<span style="float:right;"><a href="https://github.com/RubixML/ML/blob/master/src/Transformers/KNNImputer.php">[source]</a></span>

# KNN Imputer
An unsupervised imputer that replaces missing values in a dataset with the distance-weighted average of the samples' *k* nearest neighbors' values. The average for a continuous feature column is defined as the mean of the values of each donor. Similarly, average is defined as the *most frequent* value for categorical features.

!!! note
    Requires a NaN safe distance kernel such as [Safe Euclidean](../kernels/distance/safe-euclidean.md) for continuous features.

**Interfaces:** [Transformer](api.md#transformers), [Stateful](api.md#stateful), [Persistable](../persistable.md)

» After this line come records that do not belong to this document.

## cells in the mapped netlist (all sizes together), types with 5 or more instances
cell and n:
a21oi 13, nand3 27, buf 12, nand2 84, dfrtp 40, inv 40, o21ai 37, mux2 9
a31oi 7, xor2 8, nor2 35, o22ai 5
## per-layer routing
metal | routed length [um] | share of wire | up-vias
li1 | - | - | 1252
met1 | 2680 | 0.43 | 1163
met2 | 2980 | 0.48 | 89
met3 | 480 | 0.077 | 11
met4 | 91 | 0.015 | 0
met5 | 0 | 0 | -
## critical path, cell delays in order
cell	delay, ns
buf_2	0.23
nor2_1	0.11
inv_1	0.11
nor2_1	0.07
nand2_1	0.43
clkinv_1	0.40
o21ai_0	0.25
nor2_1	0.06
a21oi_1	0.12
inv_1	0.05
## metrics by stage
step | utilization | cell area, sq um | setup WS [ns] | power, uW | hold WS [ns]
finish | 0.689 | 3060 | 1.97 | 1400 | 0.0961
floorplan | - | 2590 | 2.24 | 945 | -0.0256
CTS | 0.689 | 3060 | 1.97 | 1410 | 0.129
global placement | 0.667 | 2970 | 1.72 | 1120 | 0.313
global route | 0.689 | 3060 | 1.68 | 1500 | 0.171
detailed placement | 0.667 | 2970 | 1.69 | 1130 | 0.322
### src/fpu_control_status_cfg.svh
`ifndef FPU_CONTROL_STATUS_CFG_SVH
`define FPU_CONTROL_STATUS_CFG_SVH

// ****************************************
// Coprocessor register numbers
// ****************************************
`define FPU_CONTROL_STATUS_REG_MODE_VIEW 5'h1c
`define FPU_CONTROL_STATUS_REG_FULL 5'h1f

// ****************************************
// Field positions, full word
// ****************************************
`define FPU_CONTROL_STATUS_CC_HI_MSB 31
`define FPU_CONTROL_STATUS_CC_HI_LSB 25
`define FPU_CONTROL_STATUS_FLUSH_BIT 24
`define FPU_CONTROL_STATUS_CC_LO_BIT 23
`define FPU_CONTROL_STATUS_OVR_BIT 22
`define FPU_CONTROL_STATUS_NEAR_BIT 21
`define FPU_CONTROL_STATUS_MADD_BIT 20
`define FPU_CONTROL_STATUS_ABSNEG_BIT 19
`define FPU_CONTROL_STATUS_NAN_BIT 18
`define FPU_CONTROL_STATUS_CAUSE_MSB 17
`define FPU_CONTROL_STATUS_CAUSE_LSB 12
`define FPU_CONTROL_STATUS_EN_MSB 11
`define FPU_CONTROL_STATUS_EN_LSB 7
`define FPU_CONTROL_STATUS_FLAG_MSB 6
`define FPU_CONTROL_STATUS_FLAG_LSB 2
`define FPU_CONTROL_STATUS_RM_MSB 1
`define FPU_CONTROL_STATUS_RM_LSB 0

// ****************************************
// Field positions, reduced view
// ****************************************
`define FPU_CONTROL_STATUS_VIEW_FLUSH_BIT 2

// ****************************************
// Fixed values and reset values
// ****************************************
`define FPU_CONTROL_STATUS_MADD_VAL 1'b0
`define FPU_CONTROL_STATUS_ABSNEG_VAL 1'b1
`define FPU_CONTROL_STATUS_NAN_VAL 1'b1
`define FPU_CONTROL_STATUS_RST_CC 8'h00
`define FPU_CONTROL_STATUS_RST_CAUSE 6'h00
`define FPU_CONTROL_STATUS_RST_EN 5'h00
`define FPU_CONTROL_STATUS_RST_FLAG 5'h00
`define FPU_CONTROL_STATUS_RST_RM 2'h0

`endif

### src/fpu_control_status_pkg.sv
`default_nettype none

package fpu_control_status_pkg;

    // Rounding selector values
    typedef enum logic [1:0] {
        FPU_CONTROL_STATUS_RND_NEAREST = 2'h0,
        FPU_CONTROL_STATUS_RND_ZERO = 2'h1,
        FPU_CONTROL_STATUS_RND_PLUS = 2'h2,
        FPU_CONTROL_STATUS_RND_MINUS = 2'h3
    } fpu_control_status_round_e;

    // Five IEEE exception classes, invalid first
    typedef struct packed {
        logic invalid;
        logic divZero;
        logic overflow;
        logic underflow;
        logic inexact;
    } fpu_control_status_exc_s;

    // Report of one finished arithmetic instruction
    typedef struct packed {
        logic valid;
        logic unimpl;
        fpu_control_status_exc_s exc;
    } fpu_control_status_result_s;

    // Register move from the core
    typedef struct packed {
        logic wrEn;
        logic [4:0] regNum;
        logic [31:0] data;
    } fpu_control_status_move_s;

    // Controls handed to the arithmetic datapath
    typedef struct packed {
        logic flushZero;
        logic flushOverride;
        logic flushNearest;
        fpu_control_status_round_e round;
    } fpu_control_status_mode_s;

endpackage : fpu_control_status_pkg

`default_nettype wire

### src/fpu_control_status_trap_check.sv
`default_nettype none

`include "fpu_control_status_cfg.svh"

module fpu_control_status_trap_check
    import fpu_control_status_pkg::*;
(
    // Stored cause and enable bits
    input wire logic [5:0] cause,
    input wire logic [4:0] trap_mask_bits,
    // Trap request toward the core
    output logic trapReq,
    output logic [5:0] trapCause
);

    // Unimplemented-operation cause always traps; others need their enable
    always_comb begin
        trapCause = {cause[5], cause[4:0] & trap_mask_bits};
        trapReq = |trapCause;
    end

endmodule : fpu_control_status_trap_check

`default_nettype wire

### src/fpu_control_status_denorm_check.sv
`default_nettype none

`include "fpu_control_status_cfg.svh"

module fpu_control_status_denorm_check
    import fpu_control_status_pkg::*;
(
    // Operand class flags from the datapath
    input wire logic denormIn,
    // Active mode
    input wire fpu_control_status_mode_s mode,
    // Decisions
    output logic zeroInput,
    output logic unimplExc,
    output logic tinyToZero,
    output logic tinyNearest
);

    // Denormal handling and tiny-result policy
    always_comb begin
        zeroInput = denormIn && mode.flushZero;
        unimplExc = denormIn && !mode.flushZero;
        // Override keeps unlimited exponent and suppresses both tiny-result forcings; zeroInput still follows flushZero
        tinyNearest = !mode.flushOverride && mode.flushNearest
            && (mode.round == FPU_CONTROL_STATUS_RND_NEAREST);
        tinyToZero = !mode.flushOverride && !tinyNearest
            && (mode.flushZero || mode.flushNearest);
    end

endmodule : fpu_control_status_denorm_check

`default_nettype wire

### src/fpu_control_status_regs.sv
`default_nettype none

`include "fpu_control_status_cfg.svh"

module fpu_control_status_regs
    import fpu_control_status_pkg::*;
(
    // Clock and reset
    input wire logic clk,
    input wire logic sys_rst,
    // Register moves from the core
    input wire fpu_control_status_move_s move,
    input wire logic [4:0] rdRegNum,
    output logic [31:0] rdData,
    // Compare results
    input wire logic cmpValid,
    input wire logic [2:0] cmpIndex,
    input wire logic cmpResult,
    input wire logic [2:0] testIndex,
    output logic condTrue,
    // Arithmetic results
    input wire fpu_control_status_result_s result,
    input wire logic denormIn,
    // Mode toward the datapath
    output fpu_control_status_mode_s mode,
    output logic zeroInput,
    output logic unimplExc,
    output logic tinyToZero,
    output logic tinyNearest,
    output logic nanQuietMsb,
    // Trap toward the core
    output logic trapReq,
    output logic [5:0] trapCause
);

    // ****************************************
    // Storage
    // ****************************************
    logic [7:0] cc_q;  // Compare result bits
    logic flush_q;  // Flush to zero
    logic ovr_q;  // Flush override
    logic near_q;  // Flush to nearest
    logic [5:0] cause_q;  // Cause, bit 5 is unimplemented op
    logic [4:0] en_q;  // Trap trap_mask_bits
    logic [4:0] flag_q;  // Sticky flags
    logic [1:0] rm_q;  // Rounding selector
    logic wrFull;
    logic wrView;
    logic [31:0] rdData_d;  // Read word chosen this cycle
    logic [31:0] rdData_q;  // Read word held for the core

    // Write decode for the two views
    always_comb begin
        wrFull = move.wrEn && (move.regNum == `FPU_CONTROL_STATUS_REG_FULL);
        wrView = move.wrEn && (move.regNum == `FPU_CONTROL_STATUS_REG_MODE_VIEW);
    end

    // Compare bits: hardware compare wins over a software move
    always_ff @(posedge clk) begin
        if (sys_rst) begin
            cc_q <= `FPU_CONTROL_STATUS_RST_CC;
        end else begin
            if (wrFull) begin
                cc_q <= {move.data[`FPU_CONTROL_STATUS_CC_HI_MSB:`FPU_CONTROL_STATUS_CC_HI_LSB], move.data[`FPU_CONTROL_STATUS_CC_LO_BIT]};
            end
            if (cmpValid) begin
                cc_q[cmpIndex] <= cmpResult;
            end
        end
    end

    // Branch and conditional-move test
    always_comb begin
        condTrue = cc_q[testIndex];
    end

    // Trap_mask_bits, flush and rounding: both views hit the same bits
    always_ff @(posedge clk) begin
        if (sys_rst) begin
            en_q <= `FPU_CONTROL_STATUS_RST_EN;
            flush_q <= 1'b0;
            rm_q <= `FPU_CONTROL_STATUS_RST_RM;
        end else if (wrFull) begin
            en_q <= move.data[`FPU_CONTROL_STATUS_EN_MSB:`FPU_CONTROL_STATUS_EN_LSB];
            flush_q <= move.data[`FPU_CONTROL_STATUS_FLUSH_BIT];
            rm_q <= move.data[`FPU_CONTROL_STATUS_RM_MSB:`FPU_CONTROL_STATUS_RM_LSB];
        end else if (wrView) begin
            en_q <= move.data[`FPU_CONTROL_STATUS_EN_MSB:`FPU_CONTROL_STATUS_EN_LSB];
            flush_q <= move.data[`FPU_CONTROL_STATUS_VIEW_FLUSH_BIT];
            rm_q <= move.data[`FPU_CONTROL_STATUS_RM_MSB:`FPU_CONTROL_STATUS_RM_LSB];
        end
    end

    // Override and nearest controls exist only in the full word
    always_ff @(posedge clk) begin
        if (sys_rst) begin
            ovr_q <= 1'b0;
            near_q <= 1'b0;
        end else if (wrFull) begin
            ovr_q <= move.data[`FPU_CONTROL_STATUS_OVR_BIT];
            near_q <= move.data[`FPU_CONTROL_STATUS_NEAR_BIT];
        end
    end

    // Cause: replaced by each instruction; a same-cycle result beats the move
    always_ff @(posedge clk) begin
        if (sys_rst) begin
            cause_q <= `FPU_CONTROL_STATUS_RST_CAUSE;
        end else if (result.valid) begin
            cause_q <= {result.unimpl, result.exc};
        end else if (wrFull) begin
            cause_q <= move.data[`FPU_CONTROL_STATUS_CAUSE_MSB:`FPU_CONTROL_STATUS_CAUSE_LSB];
        end
    end

    // Sticky flags: set wins over a software clear in the same cycle
    always_ff @(posedge clk) begin
        if (sys_rst) begin
            flag_q <= `FPU_CONTROL_STATUS_RST_FLAG;
        end else begin
            flag_q <= (wrFull ? move.data[`FPU_CONTROL_STATUS_FLAG_MSB:`FPU_CONTROL_STATUS_FLAG_LSB] : flag_q)
                | (result.valid ? result.exc : 5'h00);
        end
    end

    // ****************************************
    // Read mux
    // ****************************************
    always_comb begin
        rdData_d = 32'h0000_0000;
        if (rdRegNum == `FPU_CONTROL_STATUS_REG_FULL) begin
            rdData_d[`FPU_CONTROL_STATUS_CC_HI_MSB:`FPU_CONTROL_STATUS_CC_HI_LSB] = cc_q[7:1];
            rdData_d[`FPU_CONTROL_STATUS_FLUSH_BIT] = flush_q;
            rdData_d[`FPU_CONTROL_STATUS_CC_LO_BIT] = cc_q[0];
            rdData_d[`FPU_CONTROL_STATUS_OVR_BIT] = ovr_q;
            rdData_d[`FPU_CONTROL_STATUS_NEAR_BIT] = near_q;
            rdData_d[`FPU_CONTROL_STATUS_MADD_BIT] = `FPU_CONTROL_STATUS_MADD_VAL;
            rdData_d[`FPU_CONTROL_STATUS_ABSNEG_BIT] = `FPU_CONTROL_STATUS_ABSNEG_VAL;
            rdData_d[`FPU_CONTROL_STATUS_NAN_BIT] = `FPU_CONTROL_STATUS_NAN_VAL;
            rdData_d[`FPU_CONTROL_STATUS_CAUSE_MSB:`FPU_CONTROL_STATUS_CAUSE_LSB] = cause_q;
            rdData_d[`FPU_CONTROL_STATUS_EN_MSB:`FPU_CONTROL_STATUS_EN_LSB] = en_q;
            rdData_d[`FPU_CONTROL_STATUS_FLAG_MSB:`FPU_CONTROL_STATUS_FLAG_LSB] = flag_q;
            rdData_d[`FPU_CONTROL_STATUS_RM_MSB:`FPU_CONTROL_STATUS_RM_LSB] = rm_q;
        end else if (rdRegNum == `FPU_CONTROL_STATUS_REG_MODE_VIEW) begin
            // Bits 31..12 and 6..3 stay zero
            rdData_d[`FPU_CONTROL_STATUS_EN_MSB:`FPU_CONTROL_STATUS_EN_LSB] = en_q;
            rdData_d[`FPU_CONTROL_STATUS_VIEW_FLUSH_BIT] = flush_q;
            rdData_d[`FPU_CONTROL_STATUS_RM_MSB:`FPU_CONTROL_STATUS_RM_LSB] = rm_q;
        end
    end

    // Read word is registered so the core sees a steady value;
    // it trails the register select by one clock, and a write in
    // that same clock only shows on the following read
    always_ff @(posedge clk) begin
        if (sys_rst) begin
            rdData_q <= 32'h0000_0000;
        end else begin
            rdData_q <= rdData_d;
        end
    end

    // Port driven straight from the flop
    always_comb begin
        rdData = rdData_q;
    end

    // Mode out; NaN quiet bit polarity is fixed at one
    always_comb begin
        mode.flushZero = flush_q;
        mode.flushOverride = ovr_q;
        mode.flushNearest = near_q;
        mode.round = fpu_control_status_round_e'(rm_q);
        nanQuietMsb = `FPU_CONTROL_STATUS_NAN_VAL;
    end

    // ****************************************
    // Submodules
    // ****************************************
    fpu_control_status_trap_check u_trap (
        .cause(cause_q),
        .trap_mask_bits(en_q),
        .trapReq(trapReq),
        .trapCause(trapCause)
    );

    fpu_control_status_denorm_check u_denorm (
        .denormIn(denormIn),
        .mode(mode),
        .zeroInput(zeroInput),
        .unimplExc(unimplExc),
        .tinyToZero(tinyToZero),
        .tinyNearest(tinyNearest)
    );
endmodule : fpu_control_status_regs

`default_nettype wire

**Data Type Compatibility:** Depends on distance kernel

## Parameters
| # | Name | Default | Type | Description |
|---|---|---|---|---|
| 1 | k | 5 | int | The number of nearest neighbor donors to consider when imputing a value. |
| 2 | weighted | false | bool | Should we use distances as weights when selecting a donor sample? |
| 3 | categoricalPlaceholder | '?' | string | The categorical placeholder denoting the category that contains missing values. |
| 4 | tree | BallTree | Spatial | The spatial tree used to run nearest neighbor searches. |

## Example
```php
use Rubix\ML\Transformers\KNNImputer;
use Rubix\ML\Graph\Trees\BallTee;
use Rubix\ML\Kernels\Distance\SafeEuclidean;

$transformer = new KNNImputer(10, false, '?', new BallTree(30, new SafeEuclidean()));
```

## Additional Methods
This transformer does not have any additional methods.

## References
[^1]: O. Troyanskaya et al. (2001). Missing value estimation methods for DNA microarrays.